Editorial


La hacienda distrital

“Con esto, la ciudad podrá, otra vez, honrar sus obligaciones financieras, lo cual garantizará que sigamos con buena calificación desde la banca (...)”.

Tras el informe que la semana pasada rindió la secretaria de Hacienda ante el Concejo Distrital quedó la tranquilidad de que hay una tendencia a la estabilidad en el recaudo de ingresos propios, con lo cual el presupuesto oficial de la ciudad debería colmarse tal como fue proyectado en 2020.

A esa conclusión se llega por el hecho de que el Distrito logró más de 652 mil millones de pesos de ingresos en el primer trimestre de 2021, lo que supone un crecimiento del 2,82% en comparación con el recaudo del mismo periodo en 2020, cuando se percibieron $635 mil millones.

Con esto, la ciudad podrá, otra vez, honrar sus obligaciones financieras, lo cual garantizará que sigamos con buena calificación desde la banca, que estará dispuesta a otorgar los créditos que la Administración requiera para el cumplimiento del Plan de Desarrollo.

De los ingresos tributarios, que corresponden al 53% de todo lo que se recauda, el Predial tuvo la mayor participación, con 55%, seguido por el de Industria y Comercio (26,8%), Sobretasa a la Gasolina (2,64%) y otros (con el 15%).

Tal como se esperaba, el Impuesto de Delineación Urbana fue de pobre comportamiento. Según lo expuesto por la Secretaría de Hacienda, esa caída se debería a la situación del coronavirus. Sin embargo, la explicación está más bien en otra causa, que es la indefinición del Distrito en relación con las medidas que se vienen reclamando desde el sector de la construcción, para enervar la parálisis propinada por la inestabilidad e inseguridad jurídicas, la dilación en la actualización del POT y la expedición del PEMP, y una Secretaría de Planeación que no asume el insustituible liderazgo del impulso de la construcción en la ciudad.

También habría que aprovechar aún más los programas de subsidios del Gobierno nacional, que han aumentado la capacidad de adquisición de vivienda de cientos de familias en otras ciudades del país, especialmente a hogares con menores ingresos. La construcción de Vivienda de Interés Social (VIS), por ejemplo, se sigue consolidado en tantos lugares distintos a Cartagena como un mecanismo sin par para mejorar la calidad de vida de miles de hogares, a la par que incentiva el crecimiento económico.

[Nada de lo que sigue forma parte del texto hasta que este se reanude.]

--- src/rtl/bank_arb_pkg.sv ---
package bank_arb_pkg;
  typedef logic [1:0] lvl_t;
  localparam lvl_t LV_NONE = 2'd0;
  localparam lvl_t LV_CU   = 2'd1;
  localparam lvl_t LV_IOP  = 2'd2;
  localparam lvl_t LV_DMA  = 2'd3;
  localparam int MAX_BANKS = 39;
endpackage

--- src/rtl/bank_req_decode.sv ---
module bank_req_decode
  import bank_arb_pkg::*;
#(
  parameter int NBANK = 8,
  parameter int NDMA  = 2,
  parameter int NREQ  = 5,
  parameter int BW    = 6
) (
  input  logic [NREQ-1:0]            req_valid,
  input  logic [NREQ*BW-1:0]         req_bank,
  output logic [NBANK-1:0][NREQ-1:0] hit_map,
  output lvl_t [NREQ-1:0]            lvl,
  output logic [NREQ-1:0]            oor
);
  for (genvar r = 0; r < NREQ; r++) begin : g_req
    localparam lvl_t RLVL = (r < NDMA) ? LV_DMA : ((r == NDMA) ? LV_IOP : LV_CU);
    logic [BW-1:0] tgt;
    assign tgt    = req_bank[r*BW +: BW];
    assign lvl[r] = RLVL;
    assign oor[r] = req_valid[r] && (tgt >= BW'(NBANK));
    for (genvar b = 0; b < NBANK; b++) begin : g_bank
      assign hit_map[b][r] = req_valid[r] && (tgt == BW'(b));
    end
  end
endmodule

--- src/rtl/bank_slice.sv ---
module bank_slice
  import bank_arb_pkg::*;
#(
  parameter int NREQ = 5
) (
  input  logic             clk,
  input  logic             rst_n,
  input  logic [NREQ-1:0]  hit,
  input  lvl_t [NREQ-1:0]  lvl,
  output logic [NREQ-1:0]  win
);
  logic busy_q, busy_d;
  lvl_t resv_q, resv_d;
  lvl_t lock_max, win_lvl;
  logic [NREQ-1:0] elig;
  logic taken;

  always_comb begin
    taken   = 1'b0;
    win     = '0;
    win_lvl = LV_NONE;
    for (int r = 0; r < NREQ; r++) begin
      elig[r] = hit[r] && !busy_q && (lvl[r] >= resv_q);
      if (elig[r] && !taken) begin
        win[r]  = 1'b1;
        win_lvl = lvl[r];
        taken   = 1'b1;
      end
    end
    lock_max = LV_NONE;
    for (int r = 0; r < NREQ; r++) begin
      if (hit[r] && !win[r] && (lvl[r] > lock_max)) lock_max = lvl[r];
    end
    resv_d = taken ? LV_NONE : resv_q;
    if ((lock_max >= LV_IOP) && (lock_max > resv_d)) resv_d = lock_max;
    busy_d = taken;
  end

  always_ff @(posedge clk) begin
    if (!rst_n) begin
      busy_q <= 1'b0;
      resv_q <= LV_NONE;
    end else begin
      busy_q <= busy_d;
      resv_q <= resv_d;
    end
  end


  single_grant_chk: assert property (@(posedge clk) disable iff (!rst_n) $onehot0(win));

  busy_block_chk: assert property (@(posedge clk) disable iff (!rst_n) busy_q |-> (win == '0));

  resv_block_chk: assert property (@(posedge clk) disable iff (!rst_n) (|win) |-> (win_lvl >= resv_q));

  resv_clear_chk: assert property (@(posedge clk) disable iff (!rst_n)
    ((|win) && (lock_max < LV_IOP)) |=> (resv_q == LV_NONE));
endmodule
[src/rtl/mem_page_watch.sv]
module mem_page_watch
  import mpw_pkg::*;
#(
  parameter int ADDR_W = 16
) (
  input  logic              clk,
  input  logic              rstN,
  input  logic              cfgWrEn,
  input  logic [7:0]        cfgWrData,
  output logic [7:0]        cfgRdData,
  input  logic              cycValid,
  input  logic [1:0]        cycSpace,
  input  logic [ADDR_W-1:0] cycAddr,
  input  logic [1:0]        cycSel,
  input  logic              busMaster,
  output logic              pageHitN,
  output logic              pageFault
);
  strobe_t strobes;
  diff_t   diff;

  mpw_control u_control (
    .clk       (clk),
    .rstN      (rstN),
    .cfgWrEn   (cfgWrEn),
    .cfgWrData (cfgWrData),
    .cfgRdData (cfgRdData),
    .cycValid  (cycValid),
    .cycSpace  (cycSpace),
    .diff      (diff),
    .strobes   (strobes),
    .pageHitN  (pageHitN),
    .pageFault (pageFault)
  );

  mpw_datapath #(.ADDR_W(ADDR_W)) u_datapath (
    .clk       (clk),
    .rstN      (rstN),
    .strobes   (strobes),
    .cycAddr   (cycAddr),
    .cycSel    (cycSel),
    .busMaster (busMaster),
    .diff      (diff)
  );
endmodule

De otra parte, no debe desechar la secretaria de Hacienda la idea de impulsar otras medidas para provocar mayor recaudo. Por ejemplo, la Gobernación de Bolívar aprobó un descuento del 80% en interés y sanciones por pronto pago al 30 de junio próximo sobre los impuestos de la vigencia de 2020 y años anteriores.

Siempre se señala que estas alternativas benefician a los incumplidos, pero si se tienen en cuenta las situaciones que han vivido los contribuyentes en el último año, sumado a la parálisis de tantos sectores con la persistencia e intensidad del paro nacional, es clarísimo que como pocas veces este tipo de gabelas tributarias están más que justificadas.